SQL vs NoSQL Database Guide | MySQL, PostgreSQL, MongoDB & Redis Compared

SQL vs NoSQL Database Guide | MySQL, PostgreSQL, MongoDB & Redis Compared

이 글의 핵심

SQL or NoSQL? The answer depends on your data shape, query patterns, and scale requirements. This guide breaks down four major databases — MySQL, PostgreSQL, MongoDB, and Redis — with concrete decision criteria.

Why Database Choice Matters

Your database decision affects everything downstream: query flexibility, scaling strategy, operational complexity, and cost.

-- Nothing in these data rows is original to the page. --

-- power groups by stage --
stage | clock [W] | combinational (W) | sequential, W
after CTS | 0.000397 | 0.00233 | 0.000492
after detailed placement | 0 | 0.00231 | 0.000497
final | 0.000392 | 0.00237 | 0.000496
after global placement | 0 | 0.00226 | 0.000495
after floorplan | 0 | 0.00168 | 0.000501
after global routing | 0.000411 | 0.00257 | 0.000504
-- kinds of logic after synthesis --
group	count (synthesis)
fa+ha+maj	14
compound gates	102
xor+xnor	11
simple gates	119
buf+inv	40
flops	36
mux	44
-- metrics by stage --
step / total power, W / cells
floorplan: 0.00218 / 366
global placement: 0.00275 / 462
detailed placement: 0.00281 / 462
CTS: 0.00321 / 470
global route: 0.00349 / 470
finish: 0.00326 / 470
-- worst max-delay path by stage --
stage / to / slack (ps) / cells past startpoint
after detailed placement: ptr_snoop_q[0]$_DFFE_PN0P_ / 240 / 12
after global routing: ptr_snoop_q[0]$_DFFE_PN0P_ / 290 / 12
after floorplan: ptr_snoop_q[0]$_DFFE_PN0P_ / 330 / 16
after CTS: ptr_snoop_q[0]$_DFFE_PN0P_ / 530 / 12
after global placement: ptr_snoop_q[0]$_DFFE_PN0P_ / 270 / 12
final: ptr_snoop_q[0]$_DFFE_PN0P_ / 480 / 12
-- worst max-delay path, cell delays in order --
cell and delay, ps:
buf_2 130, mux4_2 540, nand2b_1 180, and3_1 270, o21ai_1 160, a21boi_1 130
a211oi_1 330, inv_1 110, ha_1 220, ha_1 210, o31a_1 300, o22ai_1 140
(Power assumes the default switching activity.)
--- config.mk ---
export PLATFORM = sky130hd
export DESIGN_NAME = accum_frame_scheduler
export DESIGN_NICKNAME = d
export VERILOG_FILES = /design/src/rtl/accum_frame_scheduler.sv
export SDC_FILE = /design/constraint.sdc
export NUM_CORES = 1
export LEC_CHECK = 0
export CORE_UTILIZATION = 40
export DETAILED_ROUTE_END_ITERATION = 8
export DONT_BUFFER_PORTS = 1
export PLACE_DENSITY_LB_ADDON = 0.1
export SLEW_MARGIN = 20
export SYNTH_ARGS = -nofsm -noshare
export SYNTH_HDL_FRONTEND = slang
export SYNTH_SLANG_ARGS = --single-unit
--- constraint.sdc ---
create_clock -name CLK -period 2.4 [get_ports CLK]
set_clock_uncertainty 0.05 [all_clocks]
set_input_delay 0.48 -clock CLK [delete_from_list [all_inputs] [get_ports CLK]]
set_output_delay 0.48 -clock CLK [all_outputs]
set_load 0.01 [all_outputs]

The wrong choice is expensive to undo.

Wrong choice:          Right choice:
- Slow queries          - Fast queries at scale
- Rigid schema          - Schema fits your data
- Hard to scale         - Scale when needed
- Migration costs later - Build on solid foundation

SQL Databases

SQL (Structured Query Language) databases organize data into tables with fixed schemas and support complex relationships between tables via foreign keys.

Core properties:

  • ACID transactions — Atomicity, Consistency, Isolation, Durability
  • Relational model — joins, foreign keys, referential integrity
  • Fixed schema — all rows conform to the same column structure
  • Strong consistency — reads always see committed data

MySQL

The world’s most widely deployed open-source RDBMS. Excellent for read-heavy web applications.

-- Create a users table
CREATE TABLE users (
    id INT AUTO_INCREMENT PRIMARY KEY,
    name VARCHAR(100) NOT NULL,
    email VARCHAR(100) UNIQUE NOT NULL,
    created_at TIMESTAMP DEFAULT CURRENT_TIMESTAMP
);

-- Insert data
INSERT INTO users (name, email) VALUES
    ('Alice', 'alice@example.com'),
    ('Bob', 'bob@example.com');

-- Query with join
SELECT users.name, posts.title, posts.created_at
FROM users
INNER JOIN posts ON users.id = posts.user_id
WHERE posts.created_at > '2026-01-01'
ORDER BY posts.created_at DESC
LIMIT 10;

When to use MySQL:

  • Web applications with moderate query complexity
  • Read-heavy workloads (MySQL’s read performance is excellent)
  • When you need a simple, widely-supported SQL database
  • WordPress, Drupal, and most PHP applications

PostgreSQL

The most feature-rich open-source SQL database. Handles complex queries, JSON, full-text search, and GIS natively.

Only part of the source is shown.